==> src/rtl/sreg_sync.sv <==
module sreg_sync #(
    parameter int              W       = 1,
    parameter int              STAGES  = 2,
    parameter logic [W-1:0]    RST_VAL = '0
) (
    input  logic         clk,
    input  logic         rst_n,
    input  logic [W-1:0] din,
    output logic [W-1:0] q
);

    logic [W-1:0] stage_q [STAGES];

    for (genvar g = 0; g < STAGES; g++) begin : g_stage
        if (g == 0) begin : g_first
            always_ff @(posedge clk or negedge rst_n) begin
                if (!rst_n) stage_q[g] <= RST_VAL;
                else        stage_q[g] <= din;
            end
        end else begin : g_next
            always_ff @(posedge clk or negedge rst_n) begin
                if (!rst_n) stage_q[g] <= RST_VAL;
                else        stage_q[g] <= stage_q[g-1];
            end
        end
    end

    assign q = stage_q[STAGES-1];

endmodule

==> src/rtl/sreg_regfile.sv <==
module sreg_regfile #(
    parameter int ADDR_W = 8,
    parameter int DATA_W = 8
) (
    input  logic              clk,
    input  logic              rst_n,
    input  logic              we,
    input  logic [ADDR_W-1:0] waddr,
    input  logic [DATA_W-1:0] wdata,
    input  logic [ADDR_W-1:0] raddr,
    output logic [DATA_W-1:0] rdata
);

    localparam int DEPTH = 1 << ADDR_W;

    logic [DATA_W-1:0] mem_q [DEPTH];

    always_ff @(posedge clk or negedge rst_n) begin
        if (!rst_n) begin
            for (int i = 0; i < DEPTH; i++) mem_q[i] <= '0;
        end else if (we) begin
            mem_q[waddr] <= wdata;
        end
    end

    assign rdata = mem_q[raddr];

endmodule

==> src/rtl/sreg_slave.sv <==
module sreg_slave
    import sreg_pkg::*;
#(
    parameter int ADDR_W        = 8,
    parameter int DATA_W        = 8,
    parameter int ACCESS_CYCLES = 6,
    parameter int SYNC_STAGES   = 2
) (
    input  logic clk,
    input  logic rst_n,
    input  logic cs_n,
    input  logic sclk,
    input  logic sdi,
    input  logic rw,
    output logic sdo,
    output logic sdo_oe,
    output logic wait_n
);

    localparam int SHIFT_W = (ADDR_W > DATA_W) ? ADDR_W : DATA_W;
    localparam int CNT_W   = (SHIFT_W > 2) ? $clog2(SHIFT_W) : 1;
    localparam int WAIT_W  = (ACCESS_CYCLES > 1) ? $clog2(ACCESS_CYCLES + 1) : 1;

    typedef struct packed {
        sreg_state_e        state;
        logic               sclk_prev;
        logic [CNT_W-1:0]   bit_cnt;
        logic [ADDR_W-1:0]  addr;
        logic [SHIFT_W-2:0] rx;
        logic [DATA_W-1:0]  tx;
        logic [WAIT_W-1:0]  wcnt;
    } regs_t;

    localparam regs_t REGS_RST = '{
        state:     ST_IDLE,
        sclk_prev: 1'b0,
        bit_cnt:   '0,
        addr:      '0,
        rx:        '0,
        tx:        '0,
        wcnt:      '0
    };

    // synchronized inputs: {cs_n, sclk, sdi, rw}
    logic [3:0] sync_q;

    sreg_sync #(
        .W       (4),
        .STAGES  (SYNC_STAGES),
        .RST_VAL (4'b1000)
    ) i_sync (
        .clk   (clk),
        .rst_n (rst_n),
        .din   ({cs_n, sclk, sdi, rw}),
        .q     (sync_q)
    );

    regs_t r_q, r_d;

    logic cs_act, sclk_s, sdi_s, rd_mode;
    logic sclk_rise, sclk_fall;
    logic [SHIFT_W-1:0] rx_shift;

    logic              reg_we;
    logic [ADDR_W-1:0] reg_waddr;
    logic [DATA_W-1:0] reg_wdata;
    logic [ADDR_W-1:0] reg_raddr;
    logic [DATA_W-1:0] reg_rdata;

    assign cs_act    = ~sync_q[3];
    assign sclk_s    = sync_q[2];
    assign sdi_s     = sync_q[1];
    assign rd_mode   = sync_q[0];
    assign sclk_rise = sclk_s & ~r_q.sclk_prev;
    assign sclk_fall = ~sclk_s & r_q.sclk_prev;
    assign rx_shift  = {sdi_s, r_q.rx};

    // look-ahead read port: first byte at the end of the wait, next byte at a byte boundary
    assign reg_raddr = (r_q.state == ST_WAIT) ? r_q.addr : r_q.addr + ADDR_W'(1);

    sreg_regfile #(
        .ADDR_W (ADDR_W),
        .DATA_W (DATA_W)
    ) i_regs (
        .clk   (clk),
        .rst_n (rst_n),
        .we    (reg_we),
        .waddr (reg_waddr),
        .wdata (reg_wdata),
        .raddr (reg_raddr),
        .rdata (reg_rdata)
    );

    always_comb begin
        r_d           = r_q;
        r_d.sclk_prev = sclk_s;
        reg_we        = 1'b0;
        reg_waddr     = r_q.addr;
        reg_wdata     = rx_shift[SHIFT_W-1 -: DATA_W];

        if (!cs_act) begin
            r_d.state   = ST_IDLE;
            r_d.bit_cnt = '0;
        end else begin
            unique case (r_q.state)
                ST_IDLE: begin
                    r_d.state   = ST_ADDR;
                    r_d.bit_cnt = '0;
                end
                ST_ADDR: begin
                    if (sclk_rise) begin
                        r_d.rx = rx_shift[SHIFT_W-1:1];
                        if (r_q.bit_cnt == CNT_W'(ADDR_W - 1)) begin
                            r_d.addr    = rx_shift[SHIFT_W-1 -: ADDR_W];
                            r_d.bit_cnt = '0;
                            r_d.wcnt    = WAIT_W'(ACCESS_CYCLES - 1);
                            r_d.state   = ST_WAIT;
                        end else begin
                            r_d.bit_cnt = r_q.bit_cnt + CNT_W'(1);
                        end
                    end
                end
                ST_WAIT: begin
                    if (r_q.wcnt == '0) begin
                        r_d.state = ST_DATA;
                        r_d.tx    = reg_rdata;
                    end else begin
                        r_d.wcnt = r_q.wcnt - WAIT_W'(1);
                    end
                end
                ST_DATA: begin
                    if (sclk_rise) begin
                        r_d.rx = rx_shift[SHIFT_W-1:1];
                        if (r_q.bit_cnt == CNT_W'(DATA_W - 1)) begin
                            r_d.bit_cnt = '0;
                            r_d.addr    = r_q.addr + ADDR_W'(1);
                            if (rd_mode) begin
                                r_d.tx = reg_rdata;
                            end else begin
                                reg_we = 1'b1;
                            end
                        end else begin
                            r_d.bit_cnt = r_q.bit_cnt + CNT_W'(1);
                        end
                    end else if (sclk_fall && rd_mode && r_q.bit_cnt != '0) begin
                        r_d.tx = r_q.tx >> 1;
                    end
                end
                default: r_d.state = ST_IDLE;
            endcase
        end
    end

    always_ff @(posedge clk or negedge rst_n) begin
        if (!rst_n) r_q <= REGS_RST;
        else        r_q <= r_d;
    end

    assign sdo_oe = cs_act & rd_mode;
    assign sdo    = (r_q.state == ST_DATA && rd_mode) ? r_q.tx[0] : 1'b0;
    assign wait_n = (r_q.state != ST_WAIT);

endmodule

──────────

§ Problem details:
Write each record above out again exactly as it reads.

§ Solution:
==> src/rtl/sreg_sync.sv <==
module sreg_sync #(
    parameter int              W       = 1,
    parameter int              STAGES  = 2,
    parameter logic [W-1:0]    RST_VAL = '0
) (
    input  logic         clk,
    input  logic         rst_n,
    input  logic [W-1:0] din,
    output logic [W-1:0] q
);

    logic [W-1:0] stage_q [STAGES];

    for (genvar g = 0; g < STAGES; g++) begin : g_stage
        if (g == 0) begin : g_first
            always_ff @(posedge clk or negedge rst_n) begin
                if (!rst_n) stage_q[g] <= RST_VAL;
                else        stage_q[g] <= din;
            end
        end else begin : g_next
            always_ff @(posedge clk or negedge rst_n) begin
                if (!rst_n) stage_q[g] <= RST_VAL;
                else        stage_q[g] <= stage_q[g-1];
            end
        end
    end

    assign q = stage_q[STAGES-1];

endmodule

==> src/rtl/sreg_regfile.sv <==
module sreg_regfile #(
    parameter int ADDR_W = 8,
    parameter int DATA_W = 8
) (
    input  logic              clk,
    input  logic              rst_n,
    input  logic              we,
    input  logic [ADDR_W-1:0] waddr,
    input  logic [DATA_W-1:0] wdata,
    input  logic [ADDR_W-1:0] raddr,
    output logic [DATA_W-1:0] rdata
);

    localparam int DEPTH = 1 << ADDR_W;

    logic [DATA_W-1:0] mem_q [DEPTH];

    always_ff @(posedge clk or negedge rst_n) begin
        if (!rst_n) begin
            for (int i = 0; i < DEPTH; i++) mem_q[i] <= '0;
        end else if (we) begin
            mem_q[waddr] <= wdata;
        end
    end

    assign rdata = mem_q[raddr];

endmodule

==> src/rtl/sreg_slave.sv <==
module sreg_slave
    import sreg_pkg::*;
#(
    parameter int ADDR_W        = 8,
    parameter int DATA_W        = 8,
    parameter int ACCESS_CYCLES = 6,
    parameter int SYNC_STAGES   = 2
) (
    input  logic clk,
    input  logic rst_n,
    input  logic cs_n,
    input  logic sclk,
    input  logic sdi,
    input  logic rw,
    output logic sdo,
    output logic sdo_oe,
    output logic wait_n
);

    localparam int SHIFT_W = (ADDR_W > DATA_W) ? ADDR_W : DATA_W;
    localparam int CNT_W   = (SHIFT_W > 2) ? $clog2(SHIFT_W) : 1;
    localparam int WAIT_W  = (ACCESS_CYCLES > 1) ? $clog2(ACCESS_CYCLES + 1) : 1;

    typedef struct packed {
        sreg_state_e        state;
        logic               sclk_prev;
        logic [CNT_W-1:0]   bit_cnt;
        logic [ADDR_W-1:0]  addr;
        logic [SHIFT_W-2:0] rx;
        logic [DATA_W-1:0]  tx;
        logic [WAIT_W-1:0]  wcnt;
    } regs_t;

    localparam regs_t REGS_RST = '{
        state:     ST_IDLE,
        sclk_prev: 1'b0,
        bit_cnt:   '0,
        addr:      '0,
        rx:        '0,
        tx:        '0,
        wcnt:      '0
    };

    // synchronized inputs: {cs_n, sclk, sdi, rw}
    logic [3:0] sync_q;

    sreg_sync #(
        .W       (4),
        .STAGES  (SYNC_STAGES),
        .RST_VAL (4'b1000)
    ) i_sync (
        .clk   (clk),
        .rst_n (rst_n),
        .din   ({cs_n, sclk, sdi, rw}),
        .q     (sync_q)
    );

    regs_t r_q, r_d;

    logic cs_act, sclk_s, sdi_s, rd_mode;
    logic sclk_rise, sclk_fall;
    logic [SHIFT_W-1:0] rx_shift;

    logic              reg_we;
    logic [ADDR_W-1:0] reg_waddr;
    logic [DATA_W-1:0] reg_wdata;
    logic [ADDR_W-1:0] reg_raddr;
    logic [DATA_W-1:0] reg_rdata;

    assign cs_act    = ~sync_q[3];
    assign sclk_s    = sync_q[2];
    assign sdi_s     = sync_q[1];
    assign rd_mode   = sync_q[0];
    assign sclk_rise = sclk_s & ~r_q.sclk_prev;
    assign sclk_fall = ~sclk_s & r_q.sclk_prev;
    assign rx_shift  = {sdi_s, r_q.rx};

    // look-ahead read port: first byte at the end of the wait, next byte at a byte boundary
    assign reg_raddr = (r_q.state == ST_WAIT) ? r_q.addr : r_q.addr + ADDR_W'(1);

    sreg_regfile #(
        .ADDR_W (ADDR_W),
        .DATA_W (DATA_W)
    ) i_regs (
        .clk   (clk),
        .rst_n (rst_n),
        .we    (reg_we),
        .waddr (reg_waddr),
        .wdata (reg_wdata),
        .raddr (reg_raddr),
        .rdata (reg_rdata)
    );

    always_comb begin
        r_d           = r_q;
        r_d.sclk_prev = sclk_s;
        reg_we        = 1'b0;
        reg_waddr     = r_q.addr;
        reg_wdata     = rx_shift[SHIFT_W-1 -: DATA_W];

        if (!cs_act) begin
            r_d.state   = ST_IDLE;
            r_d.bit_cnt = '0;
        end else begin
            unique case (r_q.state)
                ST_IDLE: begin
                    r_d.state   = ST_ADDR;
                    r_d.bit_cnt = '0;
                end
                ST_ADDR: begin
                    if (sclk_rise) begin
                        r_d.rx = rx_shift[SHIFT_W-1:1];
                        if (r_q.bit_cnt == CNT_W'(ADDR_W - 1)) begin
                            r_d.addr    = rx_shift[SHIFT_W-1 -: ADDR_W];
                            r_d.bit_cnt = '0;
                            r_d.wcnt    = WAIT_W'(ACCESS_CYCLES - 1);
                            r_d.state   = ST_WAIT;
                        end else begin
                            r_d.bit_cnt = r_q.bit_cnt + CNT_W'(1);
                        end
                    end
                end
                ST_WAIT: begin
                    if (r_q.wcnt == '0) begin
                        r_d.state = ST_DATA;
                        r_d.tx    = reg_rdata;
                    end else begin
                        r_d.wcnt = r_q.wcnt - WAIT_W'(1);
                    end
                end
                ST_DATA: begin
                    if (sclk_rise) begin
                        r_d.rx = rx_shift[SHIFT_W-1:1];
                        if (r_q.bit_cnt == CNT_W'(DATA_W - 1)) begin
                            r_d.bit_cnt = '0;
                            r_d.addr    = r_q.addr + ADDR_W'(1);
                            if (rd_mode) begin
                                r_d.tx = reg_rdata;
                            end else begin
                                reg_we = 1'b1;
                            end
                        end else begin
                            r_d.bit_cnt = r_q.bit_cnt + CNT_W'(1);
                        end
                    end else if (sclk_fall && rd_mode && r_q.bit_cnt != '0) begin
                        r_d.tx = r_q.tx >> 1;
                    end
                end
                default: r_d.state = ST_IDLE;
            endcase
        end
    end

    always_ff @(posedge clk or negedge rst_n) begin
        if (!rst_n) r_q <= REGS_RST;
        else        r_q <= r_d;
    end

    assign sdo_oe = cs_act & rd_mode;
    assign sdo    = (r_q.state == ST_DATA && rd_mode) ? r_q.tx[0] : 1'b0;
    assign wait_n = (r_q.state != ST_WAIT);

endmodule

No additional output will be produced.